Die „Arbeitsgemeinschaft Studierendenwerke Nordrhein-Westfalen“ steht wegen ihrer Kontakte zur AfD in der Kritik. Der Spiegel berichtet über interne E-Mails aus der Organisation. Nach Angaben der Arbeitsgemeinschaft läuft dieser Austausch seit Jahren.
Dem Bericht zufolge stehen die Studentenwerke seit mehreren Jahren mit der AfD-Fraktion im Düsseldorfer Landtag in Kontakt und beziehen deren Vertreter in fachpolitische Gespräche ein. Der Sprecher der Arbeitsgemeinschaft, Christoph Holtwisch sagte dem Spiegel zufolge, das habe es „auch in der Vergangenheit durchgängig“ gegeben.

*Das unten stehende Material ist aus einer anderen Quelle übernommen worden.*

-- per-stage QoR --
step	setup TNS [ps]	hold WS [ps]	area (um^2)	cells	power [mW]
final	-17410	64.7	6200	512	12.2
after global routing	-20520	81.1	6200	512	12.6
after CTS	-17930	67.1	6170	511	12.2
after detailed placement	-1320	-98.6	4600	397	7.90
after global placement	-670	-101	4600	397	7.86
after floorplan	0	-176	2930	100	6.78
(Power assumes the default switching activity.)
===== src/rtl/absc_pkg.sv =====
// absc_pkg: shared types, byte codes, position table and control-store ROM
// for the antenna beam select controller. No dependencies.
`default_nettype none

package absc_pkg;

  localparam int MAX_POS = 6;

  localparam logic [7:0] BYTE_TRIG   = 8'hFF;
  localparam logic [7:0] BYTE_SCAN   = 8'h4E;
  localparam logic [7:0] BYTE_SEL    = 8'h73;
  localparam logic [7:0] BYTE_SIG    = 8'h52;
  localparam logic [7:0] BYTE_QUAL   = 8'h4C;
  localparam logic [7:0] BYTE_REPORT = 8'h53;

  localparam logic [3:0] STATE_DEFAULT = 4'd5;

  typedef struct packed {
    logic       command;
    logic [7:0] data_byte;
  } item_t;

  typedef struct packed {
    logic [3:0] switch_state;
    logic       tx_valid;
    logic [7:0] tx_byte;
    logic       save_valid;
    logic       last;
  } result_t;

  typedef enum logic [2:0] {
    PH_WAIT_TRIG,
    PH_WAIT_CMD,
    PH_WAIT_SEL,
    PH_WAIT_R,
    PH_GET_SIG,
    PH_WAIT_L,
    PH_GET_QUAL
  } phase_t;

  typedef enum logic [2:0] {
    OP_NOP,
    OP_DECODE,
    OP_MM_INIT,
    OP_MM_STEP,
    OP_PICK_INIT,
    OP_PICK_STEP,
    OP_APPLY
  } op_t;

  typedef enum logic [1:0] {
    J_NONE,
    J_SCAN_END,
    J_IDX_MORE,
    J_PICK_MORE
  } cond_t;

  typedef enum logic [1:0] {
    TX_NONE,
    TX_REPORT,
    TX_STATE
  } tx_t;

  typedef enum logic [1:0] {
    SV_NONE,
    SV_FLAG,
    SV_ONE
  } sv_t;

  typedef struct packed {
    op_t        op;
    cond_t      cond;
    logic [3:0] target;
    logic       emit;
    tx_t        tx;
    sv_t        save;
    logic       last;
    logic       done;
  } ucw_t;

  localparam logic [3:0] STEP_DECODE  = 4'd0;
  localparam logic [3:0] STEP_PLAIN   = 4'd1;
  localparam logic [3:0] STEP_MM_INIT = 4'd2;
  localparam logic [3:0] STEP_MM      = 4'd3;
  localparam logic [3:0] STEP_PK_INIT = 4'd4;
  localparam logic [3:0] STEP_PK      = 4'd5;
  localparam logic [3:0] STEP_APPLY   = 4'd6;
  localparam logic [3:0] STEP_TX_S    = 4'd7;
  localparam logic [3:0] STEP_TX_ST   = 4'd8;

  function automatic logic [3:0] pos_state(input logic [2:0] pos);
    logic [3:0] s;
    case (pos)
      3'd0:    s = 4'd5;
      3'd1:    s = 4'd4;
      3'd2:    s = 4'd6;
      3'd3:    s = 4'd2;
      3'd4:    s = 4'd8;
      3'd5:    s = 4'd3;
      default: s = 4'd5;
    endcase
    return s;
  endfunction

  function automatic ucw_t ucode(input logic [3:0] step);
    ucw_t w;
    w = '{op: OP_NOP, cond: J_NONE, target: STEP_DECODE, emit: 1'b0, tx: TX_NONE,
          save: SV_NONE, last: 1'b0, done: 1'b0};
    unique case (step)
      STEP_DECODE: begin
        w.op     = OP_DECODE;
        w.cond   = J_SCAN_END;
        w.target = STEP_MM_INIT;
      end
      STEP_PLAIN: begin
        w.emit = 1'b1;
        w.save = SV_FLAG;
        w.last = 1'b1;
        w.done = 1'b1;
      end
      STEP_MM_INIT: w.op = OP_MM_INIT;
      STEP_MM: begin
        w.op     = OP_MM_STEP;
        w.cond   = J_IDX_MORE;
        w.target = STEP_MM;
      end
      STEP_PK_INIT: w.op = OP_PICK_INIT;
      STEP_PK: begin
        w.op     = OP_PICK_STEP;
        w.cond   = J_PICK_MORE;
        w.target = STEP_PK;
      end
      STEP_APPLY: w.op = OP_APPLY;
      STEP_TX_S: begin
        w.emit = 1'b1;
        w.tx   = TX_REPORT;
      end
      STEP_TX_ST: begin
        w.emit = 1'b1;
        w.tx   = TX_STATE;
        w.save = SV_ONE;
        w.last = 1'b1;
        w.done = 1'b1;
      end
      default: w.done = 1'b1;
    endcase
    return w;
  endfunction

endpackage

`default_nettype wire


===== src/rtl/antenna_beam_select_controller_top.sv =====
// antenna_beam_select_controller_top: microcoded controller for the antenna switch.
// Depends on absc_pkg (types, byte codes, position table, control-store ROM).
// Sequence: an ordinary word runs the decode step, then a step that emits its result;
// busy drops when that step ends, so a new word is taken only after the last is done. A scan-closing word runs the
// min/max and pick loops over SCAN_POSITIONS entries, applies the pick and emits two words.
// Sync reset: idle, waiting for trigger, scan position 0, switch state 5.
`default_nettype none

module antenna_beam_select_controller_top #(
  parameter int SCAN_POSITIONS = 6
) (
  input  wire                    clk,
  input  wire                    rst,
  input  wire                    start,
  output logic                   busy,
  input  absc_pkg::item_t        item,
  output logic                   strobe,
  output absc_pkg::result_t      result
);

  localparam int NPOS = (SCAN_POSITIONS < 1) ? 1 :
                        (SCAN_POSITIONS > absc_pkg::MAX_POS) ? absc_pkg::MAX_POS :
                        SCAN_POSITIONS;
  localparam logic [2:0] LAST_POS = 3'(NPOS - 1);

  logic              run;
  logic [3:0]        step;
  logic [3:0]        step_next;
  logic              cmd_q;
  logic [7:0]        byte_q;
  absc_pkg::phase_t  phase;
  logic [2:0]        scan_pos;
  logic [7:0]        sig_mem  [absc_pkg::MAX_POS];
  logic [7:0]        qual_mem [absc_pkg::MAX_POS];
  logic [7:0]        smin;
  logic [7:0]        qmax;
  logic [2:0]        idx;
  logic [2:0]        sel;
  logic              found;
  logic              save_flag;
  logic [3:0]        current_state;

  absc_pkg::ucw_t    uop;
  logic              accept;
  logic              take;
  logic              scan_end;
  logic [7:0]        rd_sig;
  logic [7:0]        rd_qual;
  logic              eq_sig;
  logic              hit;
  logic              byte_in_range;

  assign uop           = absc_pkg::ucode(step);
  assign accept        = start & ~run;
  assign busy          = run;
  assign rd_sig        = sig_mem[idx];
  assign rd_qual       = qual_mem[idx];
  assign eq_sig        = (rd_sig == smin);
  assign hit           = eq_sig & (rd_qual == qmax);
  assign scan_end      = ~cmd_q & (phase == absc_pkg::PH_GET_QUAL) & (scan_pos == LAST_POS);
  assign byte_in_range = (byte_q >= 8'd1) && (byte_q <= 8'd9);

  always_comb begin
    case (uop.cond)
      absc_pkg::J_SCAN_END:  take = scan_end;
      absc_pkg::J_IDX_MORE:  take = (idx != LAST_POS);
      absc_pkg::J_PICK_MORE: take = ~hit & (idx != LAST_POS);
      default:               take = 1'b0;
    endcase
    step_next = take ? uop.target : step + 4'd1;
  end

  always_ff @(posedge clk) begin
    if (rst) begin
      run           <= 1'b0;
      step          <= absc_pkg::STEP_DECODE;
      phase         <= absc_pkg::PH_WAIT_TRIG;
      scan_pos      <= 3'd0;
      current_state <= absc_pkg::STATE_DEFAULT;
      save_flag     <= 1'b0;
    end else if (accept) begin
      run    <= 1'b1;
      step   <= absc_pkg::STEP_DECODE;
      cmd_q  <= item.command;
      byte_q <= item.data_byte;
    end else if (run) begin
      step <= step_next;
      if (uop.done) begin
        run <= 1'b0;
      end
      case (uop.op)
        absc_pkg::OP_DECODE: begin
          save_flag <= ~cmd_q & (phase == absc_pkg::PH_WAIT_SEL) & byte_in_range;
          if (cmd_q) begin
            current_state <= byte_in_range ? byte_q[3:0] : absc_pkg::STATE_DEFAULT;
          end else begin
            case (phase)
              absc_pkg::PH_WAIT_CMD: begin
                if (byte_q == absc_pkg::BYTE_SCAN) begin
                  scan_pos      <= 3'd0;
                  current_state <= absc_pkg::pos_state(3'd0);
                  phase         <= absc_pkg::PH_WAIT_R;
                end else if (byte_q == absc_pkg::BYTE_SEL) begin
                  phase <= absc_pkg::PH_WAIT_SEL;
                end
              end
              absc_pkg::PH_WAIT_SEL: begin
                if (byte_in_range) begin
                  current_state <= byte_q[3:0];
                  phase         <= absc_pkg::PH_WAIT_TRIG;
                end
              end
              absc_pkg::PH_WAIT_R: begin
                if (byte_q == absc_pkg::BYTE_SIG) phase <= absc_pkg::PH_GET_SIG;
              end
              absc_pkg::PH_GET_SIG: begin
                sig_mem[scan_pos] <= byte_q;
                phase             <= absc_pkg::PH_WAIT_L;
              end
              absc_pkg::PH_WAIT_L: begin
                if (byte_q == absc_pkg::BYTE_QUAL) phase <= absc_pkg::PH_GET_QUAL;
              end
              absc_pkg::PH_GET_QUAL: begin
                qual_mem[scan_pos] <= byte_q;
                if (scan_pos != LAST_POS) begin
                  scan_pos      <= scan_pos + 3'd1;
                  current_state <= absc_pkg::pos_state(scan_pos + 3'd1);
                  phase         <= absc_pkg::PH_WAIT_R;
                end
              end
              default: begin
                phase <= (byte_q == absc_pkg::BYTE_TRIG) ? absc_pkg::PH_WAIT_CMD
                                                          : absc_pkg::PH_WAIT_TRIG;
              end
            endcase
          end
        end
        absc_pkg::OP_MM_INIT: begin
          idx  <= 3'd0;
          smin <= 8'hFF;
          qmax <= 8'h00;
        end
        absc_pkg::OP_MM_STEP: begin
          if (rd_sig < smin) smin <= rd_sig;
          if (rd_qual > qmax) qmax <= rd_qual;
          idx <= idx + 3'd1;
        end
        absc_pkg::OP_PICK_INIT: begin
          idx   <= 3'd0;
          found <= 1'b0;
        end
        absc_pkg::OP_PICK_STEP: begin
          if (eq_sig && (!found || hit)) sel <= idx;
          if (eq_sig) found <= 1'b1;
          idx <= idx + 3'd1;
        end
        absc_pkg::OP_APPLY: begin
          current_state <= absc_pkg::pos_state(sel);
          scan_pos      <= 3'd0;
          phase         <= absc_pkg::PH_WAIT_TRIG;
        end
        default: ;
      endcase
    end
  end

  always_comb begin
    strobe              = run & uop.emit;
    result.switch_state = current_state;
    result.last         = uop.last;
    case (uop.tx)
      absc_pkg::TX_REPORT: begin
        result.tx_valid = 1'b1;
        result.tx_byte  = absc_pkg::BYTE_REPORT;
      end
      absc_pkg::TX_STATE: begin
        result.tx_valid = 1'b1;
        result.tx_byte  = {4'd0, current_state};
      end
      default: begin
        result.tx_valid = 1'b0;
        result.tx_byte  = 8'd0;
      end
    endcase
    case (uop.save)
      absc_pkg::SV_FLAG: result.save_valid = save_flag;
      absc_pkg::SV_ONE:  result.save_valid = 1'b1;
      default:           result.save_valid = 1'b0;
    endcase
  end

endmodule

`default_nettype wire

Zu einer öffentlichen Debatte wurde der Kontakt erst durch eine Nachfrage der Grünen-Abgeordneten Julia Eisentraut. Sie hatte bemerkt, dass eine Mitarbeiterin der AfD-Fraktion in einem E-Mail-Verteiler der Studentenwerke auftauchte. Eisentraut erklärte, ihr seien derartige Kontakte aus dem wissenschaftspolitischen Bereich bislang nicht bekannt gewesen.